To protect the lender, a mortgage by legal charge is usually recorded in a public register. Since mortgage debt is often the largest debt owed by the debtor, banks and other mortgage lenders run title searches of the real property to make certain that there are no mortgages already registered on the debtor's property which might have higher priority. Tax liens, in some cases, will come ahead of mortgages. For this reason, if a borrower has delinquent property taxes, the bank will often pay them to prevent the lienholder from foreclosing and wiping out the mortgage.
This type of mortgage is common in U.S. and, since 1925, it has been the usual form of mortgage in England and Wales (it is now the only form - see above).
In Scotland, the mortgage by legal charge is also known as standard security.


History

At common law, a mortgage was a conveyance of land that on its face was absolute and conveyed a fee simple eestat, but which was in fact conditional, and would be of no effect if certain conditions were not met --- usually, but not necessarily, the repayment of a debt to the original landowner. Hence the word "mortgage," Law French for "dead pledge;" that is, it was absolute in form, and unlike a "live gage", was not conditionally dependent on its repayment solely from raising and selling crops or livestock, or of simply giving the fruits of crops and livestock coming from the land that was mortgaged. The mortgage debt remained in effect whether or not the land could successfully produce enough income to repay the debt. In theory, a mortgage required no further steps to be taken by the creditor, such as acceptance of crops and livestock, for repayment.
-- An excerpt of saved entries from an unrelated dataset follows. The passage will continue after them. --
--- src/rtl/l2_arbiter.sv ---
// Round-robin arbiter between I-cache and D-cache miss ports onto one L2 port.
// The granted request is registered so L2 sees a stable address/line/op.
module l2_arbiter #(
    parameter int ADDR_W = 16,
    parameter int LINE_W = 128
) (
    input  logic              clk,
    input  logic              rst,
    input  logic              i_read,
    input  logic [ADDR_W-1:0] i_addr,
    output logic              i_resp,
    output logic [LINE_W-1:0] i_rdata,
    input  logic              d_read,
    input  logic              d_write,
    input  logic [ADDR_W-1:0] d_addr,
    input  logic [LINE_W-1:0] d_wdata,
    output logic              d_resp,
    output logic [LINE_W-1:0] d_rdata,
    output logic              l2_read,
    output logic              l2_write,
    output logic [ADDR_W-1:0] l2_addr,
    output logic [LINE_W-1:0] l2_wdata,
    input  logic              l2_resp,
    input  logic [LINE_W-1:0] l2_rdata
);

    typedef enum logic [1:0] {
        IDLE,
        SERVE_I,
        SERVE_D
    } state_e;

    state_e            state_q, state_d;
    logic              last_d_q, last_d_d;
    logic              wr_q, wr_d;
    logic [ADDR_W-1:0] addr_q, addr_d;
    logic [LINE_W-1:0] wdata_q, wdata_d;

    logic d_req;
    logic grant_i;
    logic grant_d;

    // On contention the client that was not served last wins.
    assign d_req   = d_read | d_write;
    assign grant_d = d_req & (~i_read | ~last_d_q);
    assign grant_i = i_read & (~d_req | last_d_q);

    always_comb begin
        state_d  = state_q;
        last_d_d = last_d_q;
        wr_d     = wr_q;
        addr_d   = addr_q;
        wdata_d  = wdata_q;
        unique case (state_q)
            IDLE: begin
                if (grant_d) begin
                    state_d  = SERVE_D;
                    addr_d   = d_addr;
                    wdata_d  = d_wdata;
                    wr_d     = d_write;
                    last_d_d = 1'b1;
                end else if (grant_i) begin
                    state_d  = SERVE_I;
                    addr_d   = i_addr;
                    wr_d     = 1'b0;
                    last_d_d = 1'b0;
                end
            end
            SERVE_I, SERVE_D: begin
                if (l2_resp) begin
                    state_d = IDLE;
                end
            end
            default: state_d = IDLE;
        endcase
    end

    always_ff @(posedge clk) begin
        if (rst) begin
            state_q  <= IDLE;
            last_d_q <= 1'b0;
            wr_q     <= 1'b0;
            addr_q   <= '0;
            wdata_q  <= '0;
        end else begin
            state_q  <= state_d;
            last_d_q <= last_d_d;
            wr_q     <= wr_d;
            addr_q   <= addr_d;
            wdata_q  <= wdata_d;
        end
    end

    assign l2_read  = (state_q == SERVE_I) | ((state_q == SERVE_D) & ~wr_q);
    assign l2_write = (state_q == SERVE_D) & wr_q;
    assign l2_addr  = addr_q;
    assign l2_wdata = wdata_q;

    assign i_resp  = (state_q == SERVE_I) & l2_resp;
    assign d_resp  = (state_q == SERVE_D) & l2_resp;
    assign i_rdata = l2_rdata;
    assign d_rdata = l2_rdata;

    // Simultaneous read and write from the D-cache is a client bug.
    a_d_rw_excl: assert property (@(posedge clk) disable iff (rst)
        !(d_read && d_write));

endmodule

--- config.mk ---
export PLATFORM = sky130hd
export DESIGN_NAME = l2_arbiter
export DESIGN_NICKNAME = d
export VERILOG_FILES = /design/src/rtl/l2_arbiter.sv
export SDC_FILE = /design/constraint.sdc
export NUM_CORES = 1
export LEC_CHECK = 0
export ABC_AREA = 1
export CELL_PAD_IN_SITES_DETAIL_PLACEMENT = 1
export CELL_PAD_IN_SITES_GLOBAL_PLACEMENT = 1
export CORE_AREA = 5 5 265 267
export CTS_BUF_LIST = sky130_fd_sc_hd__clkbuf_4 sky130_fd_sc_hd__clkbuf_8 sky130_fd_sc_hd__clkbuf_16
export DETAILED_ROUTE_END_ITERATION = 8
export DIE_AREA = 0 0 270 272
export PLACE_DENSITY_LB_ADDON = 0.1
export SLEW_MARGIN = 20
export SYNTH_ARGS = -nofsm -noshare
export SYNTH_HDL_FRONTEND = slang
export SYNTH_SLANG_ARGS = --single-unit
--- constraint.sdc ---
create_clock -name clk -period 4.25 [get_ports clk]
set_clock_uncertainty 0.05 [all_clocks]
set_input_delay 0.425 -clock clk [delete_from_list [all_inputs] [get_ports clk]]
set_output_delay 0.425 -clock clk [all_outputs]
set_load 0.005 [all_outputs]
==> impl_metrics.json <==
{
  "status": "finished, final reports clean",
  "wl_per_cell_um": 18.1,
  "ys_types": 16,
  "grt_usage": 0.0942,
  "power.switching_mw": 1.94,
  "rsz0062_at_grt": "no",
  "final-setup-viol-count": 0,
  "fin_total_pwr_mw": 5.44,
  "vias": 6578,
  "initial_core_util": 0.113,
  "numCtsBuffers": 17,
  "use_met2": 0.156,
  "tightest_slew_ns": 1.09,
  "drive_above_1_share": 0.0439,
  "synth_nets": 1334,
  "cp.required_ns": 3.77,
  "synth_warnings": 0,
  "sw_frac_of_total": 0.356,
  "core-area_mm2": 0.0679,
  "pre_cts_slack_ns": 1.65,
  "dp_hpwl_um": 25000,
  "ys_ff_latch": 148,
  "hp-class": "in -> reg",
  "area_growth_pct": 35.8,
  "use_met1": 0.0918,
  "chipHeight_um": 272,
  "clockPowerShare": 0.305,
  "clk_path_buf_depth": 2,
  "syn-instance-count": 1037,
  "gp_congestion": 0.646,
  "hold_viol": 0,
  "drt-pass1-iter-count": 4,
  "seq_power_share": 0.332,
  "clk-insertion-delay-late_ns": 0.46,
  "leakagePower_nw": 3.80,
  "num_io_pins": 698,
  "cts.sinks": 148,
  "use_met3": 0.0595,
  "dp.cells": 1921,
  "post-route-util": 0.154,
  "htreeDepth": 4,
  "finish.instance_area_mm2": 0.0104,
  "crit_arrival_ns": 1.88,
  "fin_nets": 1355,
  "cp-end-kind": "output port",
  "cp_max_fo": 3,
  "syn_avg_cell_area_um2": 7.41,
  "die_area_mm2": 0.0734,
  "grt_pass1_vias": 7082,
  "holdWs_ns": 0.175,
  "post-cts-setup-buffers": 0,
  "grt_pass1_wl_um": 50900,
  "relSlewSlack": 0.275,
  "ctsHoldBuffers": 0,
  "cap_viol_max_count": 0,
  "drc": 0,
  "ant_nets": 0,
  "slew_violations": 0,
  "cts_tree": "built",
  "grt_busiest_layer": "met2",
  "max_freq_ghz": 0.424,
  "cts_root_buf": "clkbuf_16",
  "rows": 96,
  "port_buffers": 313,
  "worst_setup_path_start_kind": "flip-flop",
  "fin_cells": 1957,
  "power.internal_mw": 3.51,
  "netlist_area_mm2": 0.00769,
  "ctsResizeCount": 0,
  "ir_worst_vdd_mv": 0.299,
  "p_comb_frac": 0.362,
  "fin_crit_ns": 2.36,
  "place_area_mm2": 0.00983,
  "synth-seq-area-share": 0.385,
  "clk_pin_slew_ns": 0.07,
  "grt_antenna_before_repair": 4,
  "setup_ws_ns": 1.89,
  "drtIter0Drc": 215,
  "finalCritPeriodShare": 0.555,
  "die_x_um": 270,
  "critPathKind": "reg -> out",
  "finalSetupTns_ns": 0,
  "wirelength_um": 35300,
  "p_per_area_mw_per_mm2": 521,
  "grt_overflow": 0,
  "grt_max_degree": 86,
  "avgViaCountPerCell": 3.36
}
-- Yosys cell counts --
library cell	instances	area [um^2]
buf_4	259	1940
nand2_1	205	769
dfxtp_1	148	2960
a21oi_1	132	661
nand3_1	132	661
nor2_1	49	184
inv_1	42	158
buf_2	29	145
clkbuf_1	29	109
buf_1	3	11.3
ha_1	3	37.5
nor2_4	2	22.5
clkinv_1	1	3.75
nand2_2	1	6.26
o21ai_1	1	5.00
o21bai_1	1	7.51
-- metal layers --
layer  vias up  routed length (um)
met5         -                  80
met4         4                1240
met3        97                4160
met2       345               17100
met1      3038               12700
li1       3094                   -
-- registers in the layout, summed over array words and instances (netlist names) --
name	count
state_q	2
wr_q	1
last_d_q	1
l2_wdata	128
l2_addr	16
-- cell type report --
cell class,instances,area (um^2)
antenna,5,12.5
tap,882,1100
sequential,148,2960
fill,8014,57400
inverter,43,161
clock inverter,12,153
multi-input combinational,526,2380
timing repair buffer,322,3220
clock buffer,19,447
-- placed cells by master (no fill, tap or decap), drive strengths merged --
cell           instances
inv                   44
clkinvlp               1
a21oi                132
o21ai                  1
ha                     3
nor2                  51
bufinv                 3
clkbuf                19
clkinv                 7
buf                   10
clkdlybuf4s50        312
o21bai                 1
nand2                206
nand3                132
diode                  5
dfxtp                148
-- worst paths after layout --
path	start	endpoint	slack [ns]	cells after the start
worst min register to register	l2_wdata[31]	l2_wdata[31]	0.41	2
worst min-delay path	rst	l2_wdata[10]	0.17	2
worst max-delay path	state_q[0]	l2_read	1.89	5
worst max register to register	state_q[0]	l2_addr[8]	2.04	7
-- power groups by stage --
stage	clock [mW]	sequential, mW	combinational (mW)
after global routing	1.83	1.85	2.20
after detailed placement	0	1.84	2.08
final	1.66	1.81	1.97
after global placement	0	1.84	2.08
after floorplan	0	1.85	1.07
after CTS	1.81	1.82	2.08
-- critical path, cell delays in order, from the launching register on --
cell	delay, ns
dfxtp_1	0.33
inv_1	0.12
ha_1	0.21
inv_1	0.05
o21bai_1	0.12
clkdlybuf4s50_1	0.58
-- cell families (layout without fill, tap and decap cells) --
kind of cell / count (synthesis) / in the layout / synth area share
and+or+nand+nor: 389 / 389 / 0.214
buffers and inverters: 363 / 396 / 0.308
DFF: 148 / 148 / 0.385
AOI/OAI and AO/OA: 134 / 134 / 0.0876
adders and majority gates: 3 / 3 / 0.00488
other: 0 / 5 / 0
Power figures use the tool's default switching activity.
File: src/rtl/cache_lru_array.sv
// Per-set LRU bit (value = way to evict next): async clear, one write port, combinational read.
module cache_lru_array #(
  parameter int unsigned INDEX_W = 8
) (
  input  logic               clk,
  input  logic               rst,
  input  logic               we,
  input  logic [INDEX_W-1:0] waddr,
  input  logic               wdata,
  input  logic [INDEX_W-1:0] raddr,
  output logic               rdata
);

  localparam int unsigned DEPTH = 2 ** INDEX_W;

  logic [DEPTH-1:0] lru_q, lru_d;

  always_comb begin
    lru_d = lru_q;
    if (we) lru_d[waddr] = wdata;
  end

  always_ff @(posedge clk or posedge rst) begin
    if (rst) lru_q <= '0;
    else     lru_q <= lru_d;
  end

  assign rdata = lru_q[raddr];

endmodule
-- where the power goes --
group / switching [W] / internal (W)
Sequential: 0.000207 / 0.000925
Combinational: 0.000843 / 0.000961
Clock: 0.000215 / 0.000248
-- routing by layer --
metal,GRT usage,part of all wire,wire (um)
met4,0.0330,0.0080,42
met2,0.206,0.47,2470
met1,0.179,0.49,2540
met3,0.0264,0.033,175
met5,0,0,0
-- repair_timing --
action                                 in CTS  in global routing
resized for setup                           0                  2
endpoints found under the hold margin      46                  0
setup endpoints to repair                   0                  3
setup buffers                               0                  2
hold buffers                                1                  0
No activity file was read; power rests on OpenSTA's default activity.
==> src/rtl/uart_rx_frame.sv <==
// uart_rx_frame: UART receive framer with two-flop rx synchroniser, mid-bit sampling and stop-bit check.
// Define UART_RX_PARITY_EN to insert an even-parity bit between the data bits and the stop bit.
module uart_rx_frame #(
    parameter int OVERSAMPLE = 16,
    parameter int DATA_BITS  = 8
) (
    input  logic       clk,
    input  logic       rst,
    input  logic       baud_tick,
    input  logic       rx,
    output logic [7:0] rx_data,
    output logic       rx_valid,
    output logic       frame_err,
    output logic       parity_err,
    output logic       busy
);
    localparam int TW = $clog2(OVERSAMPLE);
    localparam int BW = $clog2(DATA_BITS + 1);
    localparam logic [TW-1:0] HALF  = TW'(OVERSAMPLE / 2 - 1);
    localparam logic [TW-1:0] LAST  = TW'(OVERSAMPLE - 1);
    localparam logic [BW-1:0] BLAST = BW'(DATA_BITS - 1);

    typedef enum logic [2:0] {IDLE, START, DATA, PARITY, STOP, BREAK_WAIT} state_t;

`ifdef UART_RX_PARITY_EN
    localparam state_t AFTER_DATA = PARITY;
`else
    localparam state_t AFTER_DATA = STOP;
`endif

    state_t        state_q, state_d;
    logic          sync_q, rx_s_q;
    logic [TW-1:0] tick_cnt_q, tick_cnt_d;
    logic [BW-1:0] bit_cnt_q, bit_cnt_d;
    logic [7:0]    shift_q, shift_d;
    logic [7:0]    rx_data_q, rx_data_d;
    logic          rx_valid_q, rx_valid_d;
    logic          frame_err_q, frame_err_d;
    logic          bit_end;
    logic [TW-1:0] tick_next;
`ifdef UART_RX_PARITY_EN
    logic          par_q, par_d;
    logic          parity_err_q, parity_err_d;
`endif

    // Explicit wrap keeps non-power-of-two oversampling ratios exact.
    assign bit_end   = tick_cnt_q == LAST;
    assign tick_next = bit_end ? '0 : tick_cnt_q + TW'(1);

    always_comb begin
        state_d     = state_q;
        tick_cnt_d  = tick_cnt_q;
        bit_cnt_d   = bit_cnt_q;
        shift_d     = shift_q;
        rx_data_d   = rx_data_q;
        rx_valid_d  = 1'b0;
        frame_err_d = 1'b0;
`ifdef UART_RX_PARITY_EN
        par_d        = par_q;
        parity_err_d = 1'b0;
`endif
        if (baud_tick) begin
            case (state_q)
                IDLE: begin
                    if (!rx_s_q) begin
                        state_d    = START;
                        tick_cnt_d = '0;
                    end
                end
                START: begin
                    tick_cnt_d = tick_cnt_q + TW'(1);
                    if (tick_cnt_q == HALF) begin
                        state_d    = rx_s_q ? IDLE : DATA;
                        tick_cnt_d = '0;
                        bit_cnt_d  = '0;
                    end
                end
                DATA: begin
                    tick_cnt_d = tick_next;
                    if (bit_end) begin
                        shift_d[bit_cnt_q[2:0]] = rx_s_q;
                        bit_cnt_d = bit_cnt_q + BW'(1);
                        state_d   = (bit_cnt_q == BLAST) ? AFTER_DATA : DATA;
                    end
                end
`ifdef UART_RX_PARITY_EN
                PARITY: begin
                    tick_cnt_d = tick_next;
                    if (bit_end) begin
                        par_d   = rx_s_q;
                        state_d = STOP;
                    end
                end
`endif
                STOP: begin
                    tick_cnt_d = tick_next;
                    if (bit_end) begin
                        state_d     = rx_s_q ? IDLE : BREAK_WAIT;
                        rx_valid_d  = rx_s_q;
                        frame_err_d = !rx_s_q;
                        rx_data_d   = rx_s_q ? shift_q : rx_data_q;
`ifdef UART_RX_PARITY_EN
                        parity_err_d = ^shift_q[DATA_BITS-1:0] ^ par_q;
`endif
                    end
                end
                // A held-low line parks here so a break raises only one frame_err.
                BREAK_WAIT: state_d = rx_s_q ? IDLE : BREAK_WAIT;
                default: state_d = IDLE;
            endcase
        end
    end

    always_ff @(posedge clk) begin
        if (rst) begin
            sync_q      <= 1'b1;
            rx_s_q      <= 1'b1;
            state_q     <= IDLE;
            tick_cnt_q  <= '0;
            bit_cnt_q   <= '0;
            shift_q     <= '0;
            rx_data_q   <= '0;
            rx_valid_q  <= 1'b0;
            frame_err_q <= 1'b0;
        end else begin
            sync_q      <= rx;
            rx_s_q      <= sync_q;
            state_q     <= state_d;
            tick_cnt_q  <= tick_cnt_d;
            bit_cnt_q   <= bit_cnt_d;
            shift_q     <= shift_d;
            rx_data_q   <= rx_data_d;
            rx_valid_q  <= rx_valid_d;
            frame_err_q <= frame_err_d;
        end
    end

`ifdef UART_RX_PARITY_EN
    always_ff @(posedge clk) begin
        if (rst) begin
            par_q        <= 1'b0;
            parity_err_q <= 1'b0;
        end else begin
            par_q        <= par_d;
            parity_err_q <= parity_err_d;
        end
    end
    assign parity_err = parity_err_q;
`else
    assign parity_err = 1'b0;
`endif

    assign rx_data   = rx_data_q;
    assign rx_valid  = rx_valid_q;
    assign frame_err = frame_err_q;
    assign busy      = state_q != IDLE;
endmodule
--- src/rtl/iob2axi_wr_split_if.sv ---
// Native write stream plus AXI4 write channels (AW/W/B) for iob2axi_wr_split.
// master = the bridge side, slave = the stream source / AXI target side.
interface iob2axi_wr_split_if #(
    parameter int ADDR_W    = 32,
    parameter int DATA_W    = 32,
    parameter int AXI_ID_W  = 1,
    parameter int AXI_LEN_W = 8
);
    logic                   s_valid;
    logic [DATA_W-1:0]      s_wdata;
    logic [DATA_W/8-1:0]    s_wstrb;
    logic                   s_ready;

    logic [AXI_ID_W-1:0]    m_axi_awid;
    logic [ADDR_W-1:0]      m_axi_awaddr;
    logic [AXI_LEN_W-1:0]   m_axi_awlen;
    logic [2:0]             m_axi_awsize;
    logic [1:0]             m_axi_awburst;
    logic                   m_axi_awlock;
    logic [3:0]             m_axi_awcache;
    logic [2:0]             m_axi_awprot;
    logic [3:0]             m_axi_awqos;
    logic                   m_axi_awvalid;
    logic                   m_axi_awready;

    logic [DATA_W-1:0]      m_axi_wdata;
    logic [DATA_W/8-1:0]    m_axi_wstrb;
    logic                   m_axi_wlast;
    logic                   m_axi_wvalid;
    logic                   m_axi_wready;

    logic [AXI_ID_W-1:0]    m_axi_bid;
    logic [1:0]             m_axi_bresp;
    logic                   m_axi_bvalid;
    logic                   m_axi_bready;

    modport master (
        input  s_valid, s_wdata, s_wstrb,
        output s_ready,
        output m_axi_awid, m_axi_awaddr, m_axi_awlen, m_axi_awsize, m_axi_awburst,
        output m_axi_awlock, m_axi_awcache, m_axi_awprot, m_axi_awqos, m_axi_awvalid,
        input  m_axi_awready,
        output m_axi_wdata, m_axi_wstrb, m_axi_wlast, m_axi_wvalid,
        input  m_axi_wready,
        input  m_axi_bid, m_axi_bresp, m_axi_bvalid,
        output m_axi_bready
    );

    modport slave (
        output s_valid, s_wdata, s_wstrb,
        input  s_ready,
        input  m_axi_awid, m_axi_awaddr, m_axi_awlen, m_axi_awsize, m_axi_awburst,
        input  m_axi_awlock, m_axi_awcache, m_axi_awprot, m_axi_awqos, m_axi_awvalid,
        output m_axi_awready,
        input  m_axi_wdata, m_axi_wstrb, m_axi_wlast, m_axi_wvalid,
        output m_axi_wready,
        output m_axi_bid, m_axi_bresp, m_axi_bvalid,
        input  m_axi_bready
    );
endinterface

--- src/rtl/iob2axi_wr_split.sv ---
// Native-to-AXI4 write bridge: splits one long transfer into INCR bursts (<= MAX_BURST, no 4 KB crossing).
// Define IOB2AXI_WR_ABORT_EN to end a transfer on the first error response.
module iob2axi_wr_split #(
    parameter int ADDR_W    = 32,
    parameter int DATA_W    = 32,
    parameter int AXI_ID_W  = 1,
    parameter int AXI_LEN_W = 8,
    parameter int MAX_BURST = 256,
    parameter int XFER_W    = 16
) (
    input  logic                clk,
    input  logic                rst,
    input  logic                start,
    input  logic [ADDR_W-1:0]   addr,
    input  logic [XFER_W-1:0]   length,
    output logic                busy,
    output logic                done,
    output logic                error,
    iob2axi_wr_split_if.master  bus
);
    localparam int SIZE_LOG2 = $clog2(DATA_W / 8);
    localparam int CNT_W     = AXI_LEN_W + 1;

    typedef enum logic [1:0] {S_IDLE, S_ADDR, S_DATA, S_RESP} state_t;

    state_t              r_state;
    logic [ADDR_W-1:0]   r_cur_addr;
    logic [XFER_W-1:0]   r_remain;
    logic [CNT_W-1:0]    r_blen;
    logic [CNT_W-1:0]    r_beat;
    logic                r_awvalid;
    logic                r_bready;
    logic                r_busy;
    logic                r_done;
    logic                r_error;

    logic [12:0]         w_to4k;
    logic [31:0]         w_rem_ext;
    logic [31:0]         w_to4k_ext;
    logic [31:0]         w_min_rb;
    logic [CNT_W-1:0]    w_blen;
    logic                w_w_hs;
    logic                w_last_beat;
    logic [XFER_W-1:0]   w_remain_after;
    logic [ADDR_W-1:0]   w_addr_step;
    logic                w_abort;
    logic                w_unused;

    // Words left before the next 4 KB page boundary.
    assign w_to4k     = (13'd4096 - {1'b0, r_cur_addr[11:0]}) >> SIZE_LOG2;
    assign w_rem_ext  = 32'(r_remain);
    assign w_to4k_ext = 32'(w_to4k);
    assign w_min_rb   = (w_rem_ext < 32'(MAX_BURST)) ? w_rem_ext : 32'(MAX_BURST);
    assign w_blen     = CNT_W'((w_min_rb < w_to4k_ext) ? w_min_rb : w_to4k_ext);

    assign w_w_hs         = (r_state == S_DATA) && bus.s_valid && bus.m_axi_wready;
    assign w_last_beat    = (r_beat == r_blen - CNT_W'(1));
    assign w_remain_after = r_remain - XFER_W'(r_blen);
    assign w_addr_step    = ADDR_W'(r_blen) << SIZE_LOG2;

`ifdef IOB2AXI_WR_ABORT_EN
    assign w_abort = bus.m_axi_bresp[1];
`else
    assign w_abort = 1'b0;
`endif

    assign w_unused = ^{bus.m_axi_bid, bus.m_axi_bresp[0]};

    always_ff @(posedge clk or posedge rst) begin
        if (rst) begin
            r_state    <= S_IDLE;
            r_cur_addr <= '0;
            r_remain   <= '0;
            r_blen     <= '0;
            r_beat     <= '0;
            r_awvalid  <= 1'b0;
            r_bready   <= 1'b0;
            r_busy     <= 1'b0;
            r_done     <= 1'b0;
            r_error    <= 1'b0;
        end else begin
            r_done <= 1'b0;
            case (r_state)
                S_IDLE: begin
                    if (start) begin
                        if (length != '0) begin
                            r_cur_addr <= addr;
                            r_remain   <= length;
                            r_error    <= 1'b0;
                            r_busy     <= 1'b1;
                            r_state    <= S_ADDR;
                        end else begin
                            r_done <= 1'b1;
                        end
                    end
                end
                S_ADDR: begin
                    // First ADDR cycle registers the burst length; AW is raised once it is stable.
                    if (!r_awvalid) begin
                        r_blen    <= w_blen;
                        r_awvalid <= 1'b1;
                    end else if (bus.m_axi_awready) begin
                        r_awvalid <= 1'b0;
                        r_beat    <= '0;
                        r_state   <= S_DATA;
                    end
                end
                S_DATA: begin
                    if (w_w_hs) begin
                        r_beat <= r_beat + CNT_W'(1);
                        if (w_last_beat) begin
                            r_bready <= 1'b1;
                            r_state  <= S_RESP;
                        end
                    end
                end
                S_RESP: begin
                    if (bus.m_axi_bvalid) begin
                        r_bready   <= 1'b0;
                        r_error    <= r_error | bus.m_axi_bresp[1];
                        r_remain   <= w_remain_after;
                        r_cur_addr <= r_cur_addr + w_addr_step;
                        if ((w_remain_after == '0) || w_abort) begin
                            r_done  <= 1'b1;
                            r_busy  <= 1'b0;
                            r_state <= S_IDLE;
                        end else begin
                            r_state <= S_ADDR;
                        end
                    end
                end
                default: r_state <= S_IDLE;
            endcase
        end
    end

    assign busy  = r_busy;
    assign done  = r_done;
    assign error = r_error;

    assign bus.m_axi_awid    = '0;
    assign bus.m_axi_awaddr  = r_cur_addr;
    assign bus.m_axi_awlen   = AXI_LEN_W'(r_blen - CNT_W'(1));
    assign bus.m_axi_awsize  = 3'(SIZE_LOG2);
    assign bus.m_axi_awburst = 2'b01;
    assign bus.m_axi_awlock  = 1'b0;
    assign bus.m_axi_awcache = 4'd2;
    assign bus.m_axi_awprot  = 3'd2;
    assign bus.m_axi_awqos   = 4'd0;
    assign bus.m_axi_awvalid = r_awvalid;

    // The W channel is a straight pass-through of the native stream while a burst is open.
    assign bus.m_axi_wdata  = bus.s_wdata;
    assign bus.m_axi_wstrb  = bus.s_wstrb;
    assign bus.m_axi_wvalid = (r_state == S_DATA) && bus.s_valid;
    assign bus.m_axi_wlast  = (r_state == S_DATA) && w_last_beat;
    assign bus.s_ready      = (r_state == S_DATA) && bus.m_axi_wready;
    assign bus.m_axi_bready = r_bready;
endmodule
The difficulty with this arrangement was that the lender was absolute owner of the property and could sell it, or refuse to reconvey it to the borrower, who was in a weak position. Increasingly the courts of equity began to protect the borrower's interests, so that a borrower came to have an absolute right to insist on reconveyance on redemption. This right of the borrower is known as the "equity of redemption".
This arrangement, whereby the mortgagee (the lender) was on theory the absolute owner, but in practice had few of the practical rights of ownership, was seen in many jurisdictions as being awkwardly artificial. By statute the common law position was altered so that the mortgagor would retain ownership, but the mortgagee's rights, such as foreclosure, the power of sale and the right to take possession would be protected.
In the United States, those states that have reformed the nature of mortgages in this way are known as lien states. A similar effect was achieved in England and Wales by the Law of Property Act 1925, which abolished mortgages by the conveyance of a fee simple.
In the United States, mortgages became widely used starting in 1934. In that year, the Federal Housing Administration (FHA) lowered the down payment requirements by offering 80% loan-to-value loans. Next, banks, insurance companies, and other lenders followed the example. The FHA also lengthened loan terms by first introducing 15-year loans to supplant 3, 5, and 7-years loans which ended with a balloon payment. Until the 1930s only 40% of U.S. households owned homes; the rate today is nearly 70%. In 2003, total U.S. residential mortgage production reached a record level of $3.8 trillion through record low interest rates (though these continue to vary according to credit rating.)